On a grassy, eastward-facing hillside in Riverside County, between a citrus grove and a dusty basin, fenced in by a sagging string barrier and a couple of crooked stakes, grow half a dozen wild radish plants. Standing as they do among foxtails and wild sunflowers, the radishes, three feet high with pink or white blossoms and green seedpods, look more like vigorous flowering weeds than garden vegetables. But, says Norman Ellstrand, a UC Riverside evolutionary biologist who has studied them for the last three years, the seeds from these undistinguished pods may turn out to have major consequences in ecology and sociobiology.
Until now, some scientists considered evolution to be almost solely the work of natural selection--the "survival of the fittest" theory that organisms best adapted to their environment survive more readily than ill-adapted ones, thereby naturally weeding out undesirable traits from a particular species. Ellstrand, however, has conducted a relatively simple experiment with his radish plants that suggests that evolution may in fact be more random than previously thought. The implication is that human behavior may not be, as some ecologists and sociobiologists believe, inexorably fixed in our genes and unchangeable.
It is quite understandable, Ellstrand says, why in a chaotic world many people are drawn to the concept of natural selection. For one thing, it is virtually the only aspect of evolution most people learn in school. But most important, he says, may be that natural selection is comforting to many people in that it offers an "organized, deterministic, predictable way of looking at the world. We are better than dogs and dogs are better than goldfish and goldfish are better than protozoa. Natural selection rules like God." And its "highest manifestation" is man.

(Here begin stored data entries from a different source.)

This design comes from an exercise in tuning for a short achievable clock period on the open sky130 flow, not from production work. Function was checked by simulation only, so behaviour that the tests miss may differ from the original. Power is estimated from default activity; no workload was simulated.

==> design.v <==
module bcd_decode (
    input  wire [15:0] p,
    output wire        ok,
    output wire [6:0]  m,
    output wire [6:0]  s
);
    assign ok = (p[15:12] <= 4'd9) && (p[11:8] <= 4'd9) &&
                (p[7:4]   <= 4'd9) && (p[3:0]  <= 4'd9);
    assign m  = {3'd0, p[15:12]} * 7'd10 + {3'd0, p[11:8]};
    assign s  = {3'd0, p[7:4]}   * 7'd10 + {3'd0, p[3:0]};
endmodule
module bcd_time_increment (
    input  wire [15:0] p,
    output wire [15:0] q,
    output wire        sec_wrap,
    output wire        hour_ovf
);
    wire [3:0] so = p[3:0];
    wire [3:0] st = p[7:4];
    wire [3:0] mo = p[11:8];
    wire [3:0] mt = p[15:12];
    wire c0 = 1'b1;
    wire c1 = c0 & (so == 4'd9);
    wire c2 = c1 & (st == 4'd5);
    wire c3 = c2 & (mo == 4'd9);
    wire [3:0] so_n = !c0 ? so : (so == 4'd9) ? 4'd0 : so + 4'd1;
    wire [3:0] st_n = !c1 ? st : (st == 4'd5) ? 4'd0 : st + 4'd1;
    wire [3:0] mo_n = !c2 ? mo : (mo == 4'd9) ? 4'd0 : mo + 4'd1;
    wire [3:0] mt_n = !c3 ? mt : (mt == 4'd5) ? 4'd0 : mt + 4'd1;
    assign q        = {mt_n, mo_n, st_n, so_n};
    assign sec_wrap = c2;
    assign hour_ovf = (q == 16'h0000);
endmodule
module debounce_edge_detector (
    input  wire       clk,
    input  wire       rst,
    input  wire       edge_mode,      
    input  wire       active,         
    input  wire       btn_raw,
    input  wire [9:0] sw_raw,
    input  wire       tmr_timeout,
    input  wire       host_ack_btn,
    input  wire       host_ack_tick,
    input  wire       ack_tick,       
    output reg        btn_lvl,
    output reg  [9:0] sw_lvl,
    output reg        btn_cap,
    output reg        tick_pending,
    output reg  [2:0] ev_kind,
    output wire [5:0] ev_val
);
    localparam EV_NOOP = 3'd0, EV_SET_SEC = 3'd1, EV_SET_MIN = 3'd2,
               EV_SET_HRS = 3'd3, EV_BUMP = 3'd4, EV_EXIT = 3'd5;
    wire trans = (btn_lvl != btn_raw);
    reg ack_btn;
    always @(*) begin
        ev_kind = EV_NOOP;
        ack_btn = 1'b0;
        if (active) begin
            if (edge_mode) begin
                if (btn_cap) begin
                    ack_btn = 1'b1;
                    if (btn_lvl) ev_kind = EV_BUMP;
                end
            end else begin
                if (sw_lvl[7])               ev_kind = EV_EXIT;
                else if (sw_lvl[9:8] == 2'd1) ev_kind = EV_SET_SEC;
                else if (sw_lvl[9:8] == 2'd2) ev_kind = EV_SET_MIN;
                else if (sw_lvl[9:8] == 2'd3) ev_kind = EV_SET_HRS;
                else if (btn_lvl)            ev_kind = EV_BUMP;
            end
        end
    end
    assign ev_val = sw_lvl[5:0];
    always @(posedge clk) begin
        if (rst) begin
            btn_lvl      <= 1'b0;
            sw_lvl       <= 10'd0;
            btn_cap      <= 1'b0;
            tick_pending <= 1'b0;
        end else begin
            btn_lvl      <= btn_raw;
            sw_lvl       <= sw_raw;
            btn_cap      <= trans | (btn_cap & ~(ack_btn | host_ack_btn));
            tick_pending <= tmr_timeout | (tick_pending & ~(ack_tick | host_ack_tick));
        end
    end
endmodule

This is not to say that Ellstrand doesn't believe in natural selection. "Obviously it works or we wouldn't be here," he says. It's that contrary to the semi-mystical powers attributed to it by some people, natural selection doesn't so much bring out the very best in us as it allows us to just get by. "This is why," Ellstrand says, "we have bag ladies and diseases and things like that."
Ellstrand, 34, has a high-pitched voice, an informal manner and a droopy-nosed smile reminiscent of comedian Robin Williams. He seems almost too mild-mannered to go around smashing evolutionary icons. Although trained as an evolutionary geneticist, he teaches population ecology at UC Riverside, where his weed-covered experimental plots look so little like research sites that a developer once inadvertently razed one to build a condominium.
Ellstrand didn't begin his radish experiments with the intention of challenging sociobiological theory. In 1980, he says, one of his graduate students was "thrashing around for a Ph.D. project. She was interested in flower-color variation and what the consequences were with regard to pollination biology." So Ellstrand sent her to look at wild radishes, which have flowers that routinely come in many different hues. The student brought back research that showed that, at the biochemical level, wild radishes made good experimental plants because they had highly variable genes.
Ellstrand found that interesting but thought nothing more of it until a year later, when he was lecturing on the importance of gene flow (the movement of genetic information from one population to another) as an evolutionary force. "And we were getting frustrated because there was no direct data on what gene flow was in plant pollinations," Ellstrand says. "I said there must be some way of measuring this directly." What was needed was a plant with highly variable genes. Then it struck him--the wild radish. As the purpose of the experiment was to measure gene flow, which in this case meant nothing more than the average distance pollen travels to fertilize each plant, Ellstrand sent his graduate students out into the field to locate and tag every radish plant in the study area out to a radius of 1,000 meters. When the plants matured, the seeds were collected, and Ellstrand's research associate, Janet Lee, performed a sophisticated biochemical technique to determine their genetic composition.
Because Ellstrand already knew the genetic contribution of the mother, he could use a simple technique to determine which plant in the study area was the father. And that, in turn, told him the minimum distance the pollen had to travel to fertilize the blossoms.
In the past, Ellstrand says, biologists generally assumed that pollen travels an average of one to two meters. "And it was anticipated that the gene flow at 100 meters would be 1% or less." Yet, Ellstrand's experiment showed that the pollen travel at 100 meters was closer to 20%. For 1,000 meters it was 9%.